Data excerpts
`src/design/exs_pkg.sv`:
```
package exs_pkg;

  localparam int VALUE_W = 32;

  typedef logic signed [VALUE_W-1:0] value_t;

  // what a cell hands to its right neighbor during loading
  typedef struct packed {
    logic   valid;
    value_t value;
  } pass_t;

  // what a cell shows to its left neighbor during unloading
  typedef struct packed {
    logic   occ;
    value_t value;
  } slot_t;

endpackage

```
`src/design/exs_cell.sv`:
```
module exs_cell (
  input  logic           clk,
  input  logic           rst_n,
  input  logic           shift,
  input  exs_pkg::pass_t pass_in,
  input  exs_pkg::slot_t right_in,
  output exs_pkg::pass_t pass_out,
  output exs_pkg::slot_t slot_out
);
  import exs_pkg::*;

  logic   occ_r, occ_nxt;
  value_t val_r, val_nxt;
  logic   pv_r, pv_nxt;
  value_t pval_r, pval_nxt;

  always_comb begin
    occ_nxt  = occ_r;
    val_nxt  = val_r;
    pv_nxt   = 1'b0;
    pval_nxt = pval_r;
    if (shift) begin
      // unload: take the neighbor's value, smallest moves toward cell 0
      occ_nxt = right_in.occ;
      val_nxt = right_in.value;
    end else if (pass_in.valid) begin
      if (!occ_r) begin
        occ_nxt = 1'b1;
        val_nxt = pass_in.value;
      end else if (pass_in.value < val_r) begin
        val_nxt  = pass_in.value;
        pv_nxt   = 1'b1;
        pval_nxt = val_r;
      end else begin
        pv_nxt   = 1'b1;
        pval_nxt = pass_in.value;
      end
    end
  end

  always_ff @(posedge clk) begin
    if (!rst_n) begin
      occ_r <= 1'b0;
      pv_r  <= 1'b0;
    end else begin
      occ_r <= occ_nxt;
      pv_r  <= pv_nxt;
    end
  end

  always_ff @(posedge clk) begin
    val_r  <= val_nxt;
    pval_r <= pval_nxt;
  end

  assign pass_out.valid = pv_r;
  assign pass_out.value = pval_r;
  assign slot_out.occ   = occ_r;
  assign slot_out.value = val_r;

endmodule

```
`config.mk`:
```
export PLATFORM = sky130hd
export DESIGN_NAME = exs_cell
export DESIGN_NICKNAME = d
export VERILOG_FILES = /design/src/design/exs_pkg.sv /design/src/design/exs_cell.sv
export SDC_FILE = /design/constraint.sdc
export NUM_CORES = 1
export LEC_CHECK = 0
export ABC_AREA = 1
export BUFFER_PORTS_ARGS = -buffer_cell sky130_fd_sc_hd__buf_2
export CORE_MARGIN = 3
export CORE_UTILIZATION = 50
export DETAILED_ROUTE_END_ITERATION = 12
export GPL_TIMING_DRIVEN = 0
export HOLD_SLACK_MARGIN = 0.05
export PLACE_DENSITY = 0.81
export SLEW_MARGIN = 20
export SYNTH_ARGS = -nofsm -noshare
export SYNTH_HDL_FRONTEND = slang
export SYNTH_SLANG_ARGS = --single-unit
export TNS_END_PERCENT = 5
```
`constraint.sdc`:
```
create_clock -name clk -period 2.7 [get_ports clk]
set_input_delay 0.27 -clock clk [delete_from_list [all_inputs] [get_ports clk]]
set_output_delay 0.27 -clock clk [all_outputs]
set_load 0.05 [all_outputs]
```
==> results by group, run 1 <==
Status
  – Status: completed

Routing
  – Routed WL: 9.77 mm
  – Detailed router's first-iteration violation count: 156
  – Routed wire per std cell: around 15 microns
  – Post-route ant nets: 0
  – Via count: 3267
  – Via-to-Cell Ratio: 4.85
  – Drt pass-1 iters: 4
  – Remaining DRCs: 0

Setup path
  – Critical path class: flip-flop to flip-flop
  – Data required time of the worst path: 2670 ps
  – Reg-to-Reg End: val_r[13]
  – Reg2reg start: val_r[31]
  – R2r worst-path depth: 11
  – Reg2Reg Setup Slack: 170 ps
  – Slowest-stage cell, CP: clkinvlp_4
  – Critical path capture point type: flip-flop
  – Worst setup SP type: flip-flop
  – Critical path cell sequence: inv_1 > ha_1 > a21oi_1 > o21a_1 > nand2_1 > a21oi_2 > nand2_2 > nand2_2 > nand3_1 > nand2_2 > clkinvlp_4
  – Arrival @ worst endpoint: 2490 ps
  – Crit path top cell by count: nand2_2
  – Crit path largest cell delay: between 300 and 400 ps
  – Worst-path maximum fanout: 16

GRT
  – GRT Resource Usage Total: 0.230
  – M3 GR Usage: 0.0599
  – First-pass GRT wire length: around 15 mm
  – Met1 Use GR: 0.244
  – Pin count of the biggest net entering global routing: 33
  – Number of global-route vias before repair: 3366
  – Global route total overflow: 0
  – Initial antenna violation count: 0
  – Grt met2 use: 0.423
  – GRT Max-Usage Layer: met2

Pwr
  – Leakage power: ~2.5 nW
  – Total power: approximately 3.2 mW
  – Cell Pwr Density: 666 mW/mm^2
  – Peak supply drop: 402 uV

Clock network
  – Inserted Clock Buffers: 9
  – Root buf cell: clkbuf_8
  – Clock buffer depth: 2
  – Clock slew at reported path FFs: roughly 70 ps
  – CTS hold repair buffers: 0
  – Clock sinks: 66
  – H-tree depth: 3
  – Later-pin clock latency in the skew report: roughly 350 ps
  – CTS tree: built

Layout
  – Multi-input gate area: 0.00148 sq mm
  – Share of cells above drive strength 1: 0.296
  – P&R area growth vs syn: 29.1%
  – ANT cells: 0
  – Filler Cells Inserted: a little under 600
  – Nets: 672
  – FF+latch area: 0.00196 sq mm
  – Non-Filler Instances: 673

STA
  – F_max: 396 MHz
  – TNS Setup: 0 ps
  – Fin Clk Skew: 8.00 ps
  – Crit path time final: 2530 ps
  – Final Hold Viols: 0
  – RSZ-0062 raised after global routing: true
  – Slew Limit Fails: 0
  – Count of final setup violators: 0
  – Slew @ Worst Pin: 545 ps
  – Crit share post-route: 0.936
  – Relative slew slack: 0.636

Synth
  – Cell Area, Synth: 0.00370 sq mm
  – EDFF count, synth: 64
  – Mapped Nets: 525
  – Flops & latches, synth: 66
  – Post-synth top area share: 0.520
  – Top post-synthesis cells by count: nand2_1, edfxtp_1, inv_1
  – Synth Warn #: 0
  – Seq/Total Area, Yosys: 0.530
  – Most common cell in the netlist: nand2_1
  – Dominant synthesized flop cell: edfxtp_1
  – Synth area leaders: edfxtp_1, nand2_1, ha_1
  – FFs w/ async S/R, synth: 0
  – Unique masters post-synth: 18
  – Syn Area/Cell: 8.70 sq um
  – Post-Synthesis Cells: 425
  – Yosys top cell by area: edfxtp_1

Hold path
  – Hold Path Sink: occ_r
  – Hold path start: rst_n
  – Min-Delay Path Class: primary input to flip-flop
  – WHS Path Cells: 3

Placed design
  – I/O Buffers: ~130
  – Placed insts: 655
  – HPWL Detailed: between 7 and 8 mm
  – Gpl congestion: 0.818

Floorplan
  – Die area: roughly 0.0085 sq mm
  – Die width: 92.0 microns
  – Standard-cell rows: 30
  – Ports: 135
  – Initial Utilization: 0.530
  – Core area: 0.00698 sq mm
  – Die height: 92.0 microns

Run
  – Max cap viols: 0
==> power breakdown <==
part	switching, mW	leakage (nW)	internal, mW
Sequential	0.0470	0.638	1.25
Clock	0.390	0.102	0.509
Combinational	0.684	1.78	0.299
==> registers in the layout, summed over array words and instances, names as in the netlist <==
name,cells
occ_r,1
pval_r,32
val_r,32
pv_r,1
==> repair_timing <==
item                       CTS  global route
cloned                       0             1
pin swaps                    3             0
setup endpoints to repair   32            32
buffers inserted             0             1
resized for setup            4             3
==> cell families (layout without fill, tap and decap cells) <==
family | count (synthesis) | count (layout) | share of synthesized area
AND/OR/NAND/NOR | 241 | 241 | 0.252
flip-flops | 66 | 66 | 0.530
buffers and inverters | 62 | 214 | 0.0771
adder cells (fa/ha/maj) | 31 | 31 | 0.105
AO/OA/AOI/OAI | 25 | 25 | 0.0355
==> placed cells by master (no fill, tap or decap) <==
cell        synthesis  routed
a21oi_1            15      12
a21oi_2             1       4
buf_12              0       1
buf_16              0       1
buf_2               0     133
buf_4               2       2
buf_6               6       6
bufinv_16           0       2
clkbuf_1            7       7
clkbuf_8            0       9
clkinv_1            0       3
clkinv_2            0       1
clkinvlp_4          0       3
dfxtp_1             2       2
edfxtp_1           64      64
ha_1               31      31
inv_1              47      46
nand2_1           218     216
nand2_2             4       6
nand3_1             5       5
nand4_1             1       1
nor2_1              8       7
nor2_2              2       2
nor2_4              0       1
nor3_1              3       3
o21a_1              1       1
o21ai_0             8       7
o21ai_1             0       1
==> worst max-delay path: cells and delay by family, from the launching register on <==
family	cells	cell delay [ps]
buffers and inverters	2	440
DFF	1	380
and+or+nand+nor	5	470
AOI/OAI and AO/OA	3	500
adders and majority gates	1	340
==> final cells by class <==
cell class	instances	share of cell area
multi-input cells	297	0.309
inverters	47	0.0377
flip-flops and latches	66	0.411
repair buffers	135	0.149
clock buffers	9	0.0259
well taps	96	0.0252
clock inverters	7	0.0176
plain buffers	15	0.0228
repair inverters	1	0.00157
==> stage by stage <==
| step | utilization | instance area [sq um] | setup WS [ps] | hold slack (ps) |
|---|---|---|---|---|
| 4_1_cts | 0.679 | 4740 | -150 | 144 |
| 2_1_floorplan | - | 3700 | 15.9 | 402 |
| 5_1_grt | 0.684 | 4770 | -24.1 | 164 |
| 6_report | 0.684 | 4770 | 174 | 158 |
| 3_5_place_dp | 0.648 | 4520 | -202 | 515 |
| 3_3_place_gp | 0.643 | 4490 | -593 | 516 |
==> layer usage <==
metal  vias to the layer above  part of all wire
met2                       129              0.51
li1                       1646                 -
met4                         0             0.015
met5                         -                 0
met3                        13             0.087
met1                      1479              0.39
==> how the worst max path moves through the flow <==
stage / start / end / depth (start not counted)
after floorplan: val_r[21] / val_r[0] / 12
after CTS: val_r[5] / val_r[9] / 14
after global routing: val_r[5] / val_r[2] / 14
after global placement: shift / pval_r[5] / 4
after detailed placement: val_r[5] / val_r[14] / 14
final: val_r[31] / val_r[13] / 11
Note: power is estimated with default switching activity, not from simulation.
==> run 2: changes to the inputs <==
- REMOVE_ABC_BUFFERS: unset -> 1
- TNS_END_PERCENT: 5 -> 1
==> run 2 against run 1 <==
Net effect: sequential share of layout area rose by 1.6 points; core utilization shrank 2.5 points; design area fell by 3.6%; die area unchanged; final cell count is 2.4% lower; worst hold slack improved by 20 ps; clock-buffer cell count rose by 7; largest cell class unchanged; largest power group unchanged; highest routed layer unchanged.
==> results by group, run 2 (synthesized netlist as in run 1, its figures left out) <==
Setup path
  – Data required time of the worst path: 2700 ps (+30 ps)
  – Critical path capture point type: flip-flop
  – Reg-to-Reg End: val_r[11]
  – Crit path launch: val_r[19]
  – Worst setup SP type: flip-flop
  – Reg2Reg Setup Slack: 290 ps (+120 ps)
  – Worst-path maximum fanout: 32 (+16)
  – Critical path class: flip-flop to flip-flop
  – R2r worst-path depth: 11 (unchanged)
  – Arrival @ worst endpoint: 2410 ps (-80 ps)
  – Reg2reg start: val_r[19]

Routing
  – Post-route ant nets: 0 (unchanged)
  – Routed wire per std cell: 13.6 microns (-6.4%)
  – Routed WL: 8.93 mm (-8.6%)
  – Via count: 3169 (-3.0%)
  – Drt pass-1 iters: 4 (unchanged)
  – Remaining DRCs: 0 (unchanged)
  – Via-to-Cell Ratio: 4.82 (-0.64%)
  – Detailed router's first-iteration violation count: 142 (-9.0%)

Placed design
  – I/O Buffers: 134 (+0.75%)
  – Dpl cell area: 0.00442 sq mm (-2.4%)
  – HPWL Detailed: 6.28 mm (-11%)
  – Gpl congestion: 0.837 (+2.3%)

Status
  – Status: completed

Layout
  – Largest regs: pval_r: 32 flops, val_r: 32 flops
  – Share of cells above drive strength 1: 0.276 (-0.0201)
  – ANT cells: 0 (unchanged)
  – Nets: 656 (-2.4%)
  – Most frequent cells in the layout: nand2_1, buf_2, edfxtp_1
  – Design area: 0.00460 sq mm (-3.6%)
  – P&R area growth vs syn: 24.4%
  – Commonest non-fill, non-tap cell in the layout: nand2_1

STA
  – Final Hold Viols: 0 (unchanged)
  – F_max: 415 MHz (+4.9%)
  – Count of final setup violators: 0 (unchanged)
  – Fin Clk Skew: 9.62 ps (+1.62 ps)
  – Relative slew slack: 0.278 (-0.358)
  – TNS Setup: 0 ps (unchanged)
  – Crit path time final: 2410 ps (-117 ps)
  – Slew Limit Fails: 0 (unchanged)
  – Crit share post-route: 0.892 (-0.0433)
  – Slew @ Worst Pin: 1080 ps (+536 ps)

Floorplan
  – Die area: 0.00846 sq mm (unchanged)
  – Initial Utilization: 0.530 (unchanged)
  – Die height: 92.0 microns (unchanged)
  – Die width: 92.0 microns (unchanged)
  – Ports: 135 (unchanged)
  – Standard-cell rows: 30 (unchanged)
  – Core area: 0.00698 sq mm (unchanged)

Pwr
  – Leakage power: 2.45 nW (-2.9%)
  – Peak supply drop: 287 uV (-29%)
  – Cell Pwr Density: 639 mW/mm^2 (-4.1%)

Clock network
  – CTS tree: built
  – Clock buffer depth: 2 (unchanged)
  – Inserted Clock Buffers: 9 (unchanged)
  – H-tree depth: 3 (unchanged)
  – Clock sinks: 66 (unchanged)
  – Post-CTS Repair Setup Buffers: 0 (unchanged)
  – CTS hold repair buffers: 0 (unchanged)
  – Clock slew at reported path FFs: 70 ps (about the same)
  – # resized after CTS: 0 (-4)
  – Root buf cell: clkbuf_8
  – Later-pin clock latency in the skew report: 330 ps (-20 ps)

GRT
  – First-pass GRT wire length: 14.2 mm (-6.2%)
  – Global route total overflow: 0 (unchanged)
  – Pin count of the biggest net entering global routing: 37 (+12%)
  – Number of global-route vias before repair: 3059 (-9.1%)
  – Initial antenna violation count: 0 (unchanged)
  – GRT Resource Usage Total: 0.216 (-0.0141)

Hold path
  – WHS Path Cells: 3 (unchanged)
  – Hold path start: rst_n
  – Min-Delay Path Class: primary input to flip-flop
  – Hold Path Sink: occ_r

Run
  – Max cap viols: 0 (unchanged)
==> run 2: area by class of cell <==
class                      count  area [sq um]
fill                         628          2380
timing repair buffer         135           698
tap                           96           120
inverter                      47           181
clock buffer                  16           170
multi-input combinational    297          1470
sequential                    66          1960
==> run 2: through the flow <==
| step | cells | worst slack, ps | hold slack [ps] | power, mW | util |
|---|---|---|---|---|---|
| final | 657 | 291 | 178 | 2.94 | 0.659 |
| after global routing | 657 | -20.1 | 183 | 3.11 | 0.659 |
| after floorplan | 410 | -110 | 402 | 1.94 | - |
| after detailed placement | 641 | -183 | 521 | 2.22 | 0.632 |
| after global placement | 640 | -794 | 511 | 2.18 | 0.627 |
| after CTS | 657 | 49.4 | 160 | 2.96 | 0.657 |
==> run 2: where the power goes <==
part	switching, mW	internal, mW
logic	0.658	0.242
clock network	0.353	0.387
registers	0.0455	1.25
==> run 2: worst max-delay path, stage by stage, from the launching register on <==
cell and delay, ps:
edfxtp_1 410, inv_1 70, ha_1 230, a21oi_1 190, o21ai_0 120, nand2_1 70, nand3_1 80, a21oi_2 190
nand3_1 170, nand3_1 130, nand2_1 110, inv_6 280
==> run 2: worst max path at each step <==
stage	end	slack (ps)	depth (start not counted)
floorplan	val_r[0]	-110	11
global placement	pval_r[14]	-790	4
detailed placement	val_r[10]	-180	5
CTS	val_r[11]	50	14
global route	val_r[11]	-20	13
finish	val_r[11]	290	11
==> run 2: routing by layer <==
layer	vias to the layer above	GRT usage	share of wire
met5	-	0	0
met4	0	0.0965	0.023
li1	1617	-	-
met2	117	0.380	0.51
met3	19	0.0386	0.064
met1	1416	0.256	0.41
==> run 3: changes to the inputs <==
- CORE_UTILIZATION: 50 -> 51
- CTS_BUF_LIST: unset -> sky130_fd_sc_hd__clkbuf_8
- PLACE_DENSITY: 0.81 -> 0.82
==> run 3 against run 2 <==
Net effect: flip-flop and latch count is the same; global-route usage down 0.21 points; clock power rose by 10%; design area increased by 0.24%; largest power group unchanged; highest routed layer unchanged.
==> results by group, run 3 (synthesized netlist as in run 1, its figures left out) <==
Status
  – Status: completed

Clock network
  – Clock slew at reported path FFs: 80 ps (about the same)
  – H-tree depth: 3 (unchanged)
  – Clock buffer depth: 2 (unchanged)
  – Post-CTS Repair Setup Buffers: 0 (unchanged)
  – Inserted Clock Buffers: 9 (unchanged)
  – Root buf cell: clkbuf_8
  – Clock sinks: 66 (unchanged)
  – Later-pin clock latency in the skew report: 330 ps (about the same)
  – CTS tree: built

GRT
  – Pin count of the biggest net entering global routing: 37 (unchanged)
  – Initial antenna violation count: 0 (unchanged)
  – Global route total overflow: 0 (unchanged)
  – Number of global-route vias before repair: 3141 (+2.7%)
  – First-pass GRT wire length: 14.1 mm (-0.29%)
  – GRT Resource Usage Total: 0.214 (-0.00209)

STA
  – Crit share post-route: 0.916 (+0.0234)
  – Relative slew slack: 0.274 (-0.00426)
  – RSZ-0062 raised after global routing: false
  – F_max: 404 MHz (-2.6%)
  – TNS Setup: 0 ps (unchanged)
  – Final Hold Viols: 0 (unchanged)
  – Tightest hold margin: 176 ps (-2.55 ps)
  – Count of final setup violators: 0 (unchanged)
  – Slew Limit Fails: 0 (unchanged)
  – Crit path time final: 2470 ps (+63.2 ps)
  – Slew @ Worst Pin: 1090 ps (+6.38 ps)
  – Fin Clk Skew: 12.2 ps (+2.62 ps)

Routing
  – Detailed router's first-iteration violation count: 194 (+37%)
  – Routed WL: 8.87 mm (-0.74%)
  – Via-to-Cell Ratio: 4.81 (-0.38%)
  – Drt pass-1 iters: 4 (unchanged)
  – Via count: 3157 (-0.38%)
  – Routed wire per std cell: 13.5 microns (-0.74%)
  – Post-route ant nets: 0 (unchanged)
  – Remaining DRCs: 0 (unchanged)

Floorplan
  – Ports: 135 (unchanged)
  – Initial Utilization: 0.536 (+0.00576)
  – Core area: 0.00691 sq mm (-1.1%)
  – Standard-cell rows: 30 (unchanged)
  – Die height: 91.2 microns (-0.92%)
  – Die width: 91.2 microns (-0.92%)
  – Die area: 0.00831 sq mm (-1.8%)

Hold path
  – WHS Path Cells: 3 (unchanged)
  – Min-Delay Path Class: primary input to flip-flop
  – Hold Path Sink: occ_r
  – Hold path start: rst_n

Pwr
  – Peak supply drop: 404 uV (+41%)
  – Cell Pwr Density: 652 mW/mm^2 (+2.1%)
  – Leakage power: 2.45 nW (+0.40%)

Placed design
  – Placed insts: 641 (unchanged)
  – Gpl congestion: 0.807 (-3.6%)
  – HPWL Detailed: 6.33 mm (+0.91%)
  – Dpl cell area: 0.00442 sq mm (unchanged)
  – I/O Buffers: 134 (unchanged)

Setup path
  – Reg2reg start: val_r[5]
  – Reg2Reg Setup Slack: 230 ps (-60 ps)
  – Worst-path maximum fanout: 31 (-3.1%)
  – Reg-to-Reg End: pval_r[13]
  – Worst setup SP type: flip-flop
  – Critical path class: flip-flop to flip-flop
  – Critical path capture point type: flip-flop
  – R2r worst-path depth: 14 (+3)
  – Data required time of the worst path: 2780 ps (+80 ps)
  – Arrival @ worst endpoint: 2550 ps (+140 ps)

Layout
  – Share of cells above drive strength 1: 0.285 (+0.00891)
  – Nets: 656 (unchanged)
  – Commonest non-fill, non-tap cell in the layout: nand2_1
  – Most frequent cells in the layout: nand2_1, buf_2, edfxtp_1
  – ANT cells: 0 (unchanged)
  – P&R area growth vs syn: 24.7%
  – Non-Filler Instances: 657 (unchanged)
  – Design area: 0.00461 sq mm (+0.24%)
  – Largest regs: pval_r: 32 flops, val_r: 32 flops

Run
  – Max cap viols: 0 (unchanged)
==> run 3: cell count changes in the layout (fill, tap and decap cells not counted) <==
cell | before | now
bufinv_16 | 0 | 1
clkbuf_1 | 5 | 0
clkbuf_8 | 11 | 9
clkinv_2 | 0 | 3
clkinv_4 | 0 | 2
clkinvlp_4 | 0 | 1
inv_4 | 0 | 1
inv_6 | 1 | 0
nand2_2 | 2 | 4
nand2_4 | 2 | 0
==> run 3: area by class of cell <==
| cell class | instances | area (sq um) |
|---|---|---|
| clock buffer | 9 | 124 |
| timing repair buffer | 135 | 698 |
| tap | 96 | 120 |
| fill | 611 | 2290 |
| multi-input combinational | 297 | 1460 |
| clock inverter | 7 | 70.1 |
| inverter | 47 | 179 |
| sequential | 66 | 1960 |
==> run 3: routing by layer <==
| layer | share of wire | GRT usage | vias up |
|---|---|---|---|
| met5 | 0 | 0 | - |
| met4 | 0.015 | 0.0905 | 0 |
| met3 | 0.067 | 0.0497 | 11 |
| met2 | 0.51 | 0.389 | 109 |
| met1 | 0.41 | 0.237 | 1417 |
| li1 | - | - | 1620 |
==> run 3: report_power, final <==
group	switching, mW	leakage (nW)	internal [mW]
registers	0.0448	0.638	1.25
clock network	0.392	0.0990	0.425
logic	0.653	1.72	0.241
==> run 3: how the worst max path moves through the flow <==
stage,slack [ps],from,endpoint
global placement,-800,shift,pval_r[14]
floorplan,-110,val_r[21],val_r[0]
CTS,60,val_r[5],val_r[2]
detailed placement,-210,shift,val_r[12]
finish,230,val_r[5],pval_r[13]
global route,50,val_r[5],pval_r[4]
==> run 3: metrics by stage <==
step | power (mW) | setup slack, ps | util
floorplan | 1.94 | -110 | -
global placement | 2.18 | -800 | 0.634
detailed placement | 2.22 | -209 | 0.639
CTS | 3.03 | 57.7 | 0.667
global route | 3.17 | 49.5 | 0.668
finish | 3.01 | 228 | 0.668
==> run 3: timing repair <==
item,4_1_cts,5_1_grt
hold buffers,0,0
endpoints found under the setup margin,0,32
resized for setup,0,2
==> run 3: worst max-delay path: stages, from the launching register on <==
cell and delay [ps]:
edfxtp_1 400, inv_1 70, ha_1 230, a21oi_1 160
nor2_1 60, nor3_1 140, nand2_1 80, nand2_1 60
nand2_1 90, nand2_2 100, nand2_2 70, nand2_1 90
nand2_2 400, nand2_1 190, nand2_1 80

# WORK TO BE COMPLETED
Check every line of the records above for the string "drop". Copy those that hold it.

# FINISHED EXERCISE
  – Peak supply drop: 402 uV
  – Peak supply drop: 287 uV (-29%)
  – Peak supply drop: 404 uV (+41%)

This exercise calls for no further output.